Die Bauphysik behandelt die Übertragung von Wärme, Feuchte, Schall und Licht im Innern von Bauwerken, in den Bauteilen sowie in der unmittelbaren Umgebung eines Bauwerks. Im Folgenden werden bauphysikalische Phänomene erläutert, die im Zusammenhang mit Dämmstoffen aus Nachwachsenden Rohstoffen von essentieller Bedeutung sind.

Im winterlichen Wärmeschutz sind die Dämmeigenschaften von Naturdämmstoffen vergleichbar mit denen konventioneller Produkte.

Der bauphysikalische Kennwert für den sommerlichen Wärmeschutz ist die spezifische Wärmekapazität c in J/(kg*K). Er beschreibt die Energieaufnahme pro kg Dämmstoff und pro Kelvin Temperaturänderung. Je höher der Wert, umso mehr Wärme kann der Dämmstoff speichern. Die Wärmekapazität erhöht sich sogar mit höherem Wassergehalt.

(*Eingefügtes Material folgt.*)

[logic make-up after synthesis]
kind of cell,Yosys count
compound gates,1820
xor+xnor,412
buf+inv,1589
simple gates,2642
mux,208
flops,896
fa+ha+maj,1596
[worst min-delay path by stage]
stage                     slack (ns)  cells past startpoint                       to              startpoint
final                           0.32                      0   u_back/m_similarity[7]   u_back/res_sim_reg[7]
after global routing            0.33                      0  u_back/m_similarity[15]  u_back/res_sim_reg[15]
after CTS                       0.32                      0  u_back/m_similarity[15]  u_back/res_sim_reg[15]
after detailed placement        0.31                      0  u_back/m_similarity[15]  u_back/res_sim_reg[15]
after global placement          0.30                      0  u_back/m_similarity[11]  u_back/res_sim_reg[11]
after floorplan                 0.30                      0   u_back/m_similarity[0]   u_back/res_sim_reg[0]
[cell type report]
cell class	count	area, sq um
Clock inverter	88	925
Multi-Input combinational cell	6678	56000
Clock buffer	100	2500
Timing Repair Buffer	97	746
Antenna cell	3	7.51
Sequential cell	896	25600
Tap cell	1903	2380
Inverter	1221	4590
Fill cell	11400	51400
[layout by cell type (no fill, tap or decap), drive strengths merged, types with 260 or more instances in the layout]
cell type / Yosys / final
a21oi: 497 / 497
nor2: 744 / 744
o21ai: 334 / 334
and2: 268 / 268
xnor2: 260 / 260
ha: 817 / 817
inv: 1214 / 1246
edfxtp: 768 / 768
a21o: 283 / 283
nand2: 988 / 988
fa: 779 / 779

Ein 4-Personen-Haushalt gibt täglich etwa 10 Liter Wasser in Form von Wasserdampf an die Raumluft ab. Das sind zum einen Verdunstungsverluste durch die Atmung, aber auch durch Innenraumpflanzen sowie entstehende Feuchte durch Kochen und Waschen. Bei der heute im Neubau üblichen luftdicht ausgeführten Gebäudehülle fördert hohe Luftfeuchtigkeit die Schimmel- und Schwammbildung durch Keime, Pilze und Algen.

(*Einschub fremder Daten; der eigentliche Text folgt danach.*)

### config.mk
export PLATFORM = sky130hd
export DESIGN_NAME = bpa_cmd_fifo
export DESIGN_NICKNAME = d
export VERILOG_FILES = /design/src/rtl/core/bpa_pkg.sv /design/src/rtl/core/bpa_cmd_fifo.sv
export SDC_FILE = /design/constraint.sdc
export NUM_CORES = 1
export LEC_CHECK = 0
export BUFFER_PORTS_ARGS = -buffer_cell sky130_fd_sc_hd__buf_2
export CORE_MARGIN = 5
export CORE_UTILIZATION = 50
export CTS_CLUSTER_SIZE = 12
export DETAILED_ROUTE_END_ITERATION = 10
export PLACE_DENSITY_LB_ADDON = 0.12
export SLEW_MARGIN = 40
export SYNTH_ARGS = -nofsm -noshare
export SYNTH_HDL_FRONTEND = slang
export SYNTH_SLANG_ARGS = --single-unit
export TNS_END_PERCENT = 20
### constraint.sdc
create_clock -name clock -period 2.5 [get_ports clock]
set_clock_uncertainty 0.1 [all_clocks]
set_input_delay 0.125 -clock clock [delete_from_list [all_inputs] [get_ports clock]]
set_output_delay 0.125 -clock clock [all_outputs]
set_load 0.01 [all_outputs]
### src/rtl/core/bpa_pkg.sv
// Shared types, constants and helpers of the buddy page allocator.
`timescale 1ns / 1ps
package bpa_pkg;
   localparam int MAX_ORDER  = 10;
   localparam int NUM_PAGES  = 4096;
   localparam int PAGE_W     = $clog2(NUM_PAGES);
   localparam int ORD_W      = 4;
   localparam int SPAN_W     = ((PAGE_W > 16) ? PAGE_W : 16) + 1;
   localparam int CNT_W      = $clog2(NUM_PAGES + 1);
   localparam int CIDX_W     = $clog2(MAX_ORDER);
   localparam int FIFO_DEPTH = 2;
   localparam int FPTR_W     = $clog2(FIFO_DEPTH);
   localparam int FCNT_W     = $clog2(FIFO_DEPTH + 1);

   localparam logic CMD_ALLOC = 1'b0;
   localparam logic CMD_FREE  = 1'b1;

   typedef enum logic [2:0] {
      ST_OK          = 3'd0,
      ST_OOM         = 3'd1,
      ST_BAD_ORDER   = 3'd2,
      ST_DOUBLE_FREE = 3'd3,
      ST_RANGE       = 3'd4
   } status_type;

   typedef enum logic [1:0] {
      K_ALLOC,
      K_FREE,
      K_ERR
   } kind_type;

   typedef struct packed {
      kind_type              kind;
      logic [ORD_W-1:0]      order;
      logic [PAGE_W-1:0]     page;
      status_type            status;
   } cmd_type;

   typedef struct packed {
      logic [PAGE_W-1:0]     page;
      logic [ORD_W-1:0]      order;
      status_type            status;
   } result_type;

   typedef struct packed {
      logic                  free;
      logic [ORD_W-1:0]      order;
   } mem_word_type;

   typedef struct packed {
      logic                  full;
      logic                  empty;
   } fifo_status_type;

   typedef struct packed {
      logic                  init_done;
   } back_status_type;

   typedef enum logic [3:0] {
      B_CLEAR,
      B_IDLE,
      B_COV_RD,
      B_COV_CHK,
      B_ORD_RD,
      B_ORD_CHK,
      B_MRG_RD,
      B_MRG_CHK,
      B_FREE_WR,
      B_SCAN_RD,
      B_SCAN_CHK,
      B_SPLIT,
      B_ALLOC_WR,
      B_EMIT
   } back_state_type;

   function automatic logic [SPAN_W-1:0] pow2(input logic [ORD_W-1:0] o);
      return SPAN_W'(1) << o;
   endfunction
endpackage

### src/rtl/core/bpa_cmd_fifo.sv
// Short command queue between the front end and the back end.
`timescale 1ns / 1ps
module bpa_cmd_fifo (
   input  logic                      clock,
   input  logic                      reset,
   input  logic                      push,
   input  bpa_pkg::cmd_type          push_data,
   input  logic                      pop,
   output bpa_pkg::cmd_type          pop_data,
   output bpa_pkg::fifo_status_type  fifo_status
);
   import bpa_pkg::*;

   cmd_type             slot_ff [FIFO_DEPTH];
   logic [FPTR_W-1:0]   wr_ptr_ff, wr_ptr_in;
   logic [FPTR_W-1:0]   rd_ptr_ff, rd_ptr_in;
   logic [FCNT_W-1:0]   cnt_ff, cnt_in;

   always_comb begin
      wr_ptr_in = wr_ptr_ff;
      rd_ptr_in = rd_ptr_ff;
      cnt_in    = cnt_ff;
      if (push) begin
         wr_ptr_in = (int'(wr_ptr_ff) == FIFO_DEPTH - 1) ? '0 : wr_ptr_ff + 1'b1;
      end
      if (pop) begin
         rd_ptr_in = (int'(rd_ptr_ff) == FIFO_DEPTH - 1) ? '0 : rd_ptr_ff + 1'b1;
      end
      if (push && !pop) begin
         cnt_in = cnt_ff + 1'b1;
      end else if (pop && !push) begin
         cnt_in = cnt_ff - 1'b1;
      end
   end

   always_ff @(posedge clock) begin
      if (reset) begin
         wr_ptr_ff <= '0;
         rd_ptr_ff <= '0;
         cnt_ff    <= '0;
      end else begin
         wr_ptr_ff <= wr_ptr_in;
         rd_ptr_ff <= rd_ptr_in;
         cnt_ff    <= cnt_in;
      end
   end

   always_ff @(posedge clock) begin
      if (push) begin
         slot_ff[wr_ptr_ff] <= push_data;
      end
   end

   assign pop_data          = slot_ff[rd_ptr_ff];
   assign fifo_status.full  = (int'(cnt_ff) == FIFO_DEPTH);
   assign fifo_status.empty = (cnt_ff == '0);
endmodule

==> results of run 1 <==
-- sequential cells by signal, summed over array words and instances (netlist names), named ones only --
name       cells
slot_ff       42
cnt_ff         2
rd_ptr_ff      1
wr_ptr_ff      1
-- cells by family after synthesis --
logic type	Yosys count	synth area share, %
AO/OA/AOI/OAI	2	0.583
flip-flops	47	79.4
AND/OR/NAND/NOR	9	2.70
buffers and inverters	3	0.802
XOR/XNOR	4	2.04
adder cells (fa/ha/maj)	1	0.729
multiplexers	21	13.8
-- metrics by stage --
| stage | cells | power [mW] |
|---|---|---|
| floorplan | 87 | 1.06 |
| global placement | 181 | 1.14 |
| detailed placement | 181 | 1.15 |
| CTS | 214 | 1.53 |
| global route | 214 | 1.59 |
| finish | 214 | 1.51 |
-- area by class of cell --
type | count | share of cell area (%)
flip-flops and latches | 47 | 58.3
repair buffers | 75 | 21.8
multi-input cells | 37 | 14.7
well taps | 46 | 2.47
clock buffers | 7 | 2.36
clock inverters | 1 | 0.214
inverters | 1 | 0.161
-- per-layer routing --
metal	GRT usage, %	routed length, µm
met1	15.2	1210
met2	25.6	1640
met3	4.21	144
met4	7.44	65
met5	0	0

Die allgemeine Wirkung von Wärmedämmung beruht nicht auf der Materialfaser an sich, sondern auf den Lufteinschlüssen im Dämmmaterial – so wie bei einem Wollpullover. Um ihre Dämmwirkung entfalten zu können müssen diese Luftkammern vor Luftbewegung geschützt werden. Sobald Wind durch den Pullover bläst, ist die schützende Wärmedämmung vorbei. Mit einer Windjacke darüber wird es wieder warm.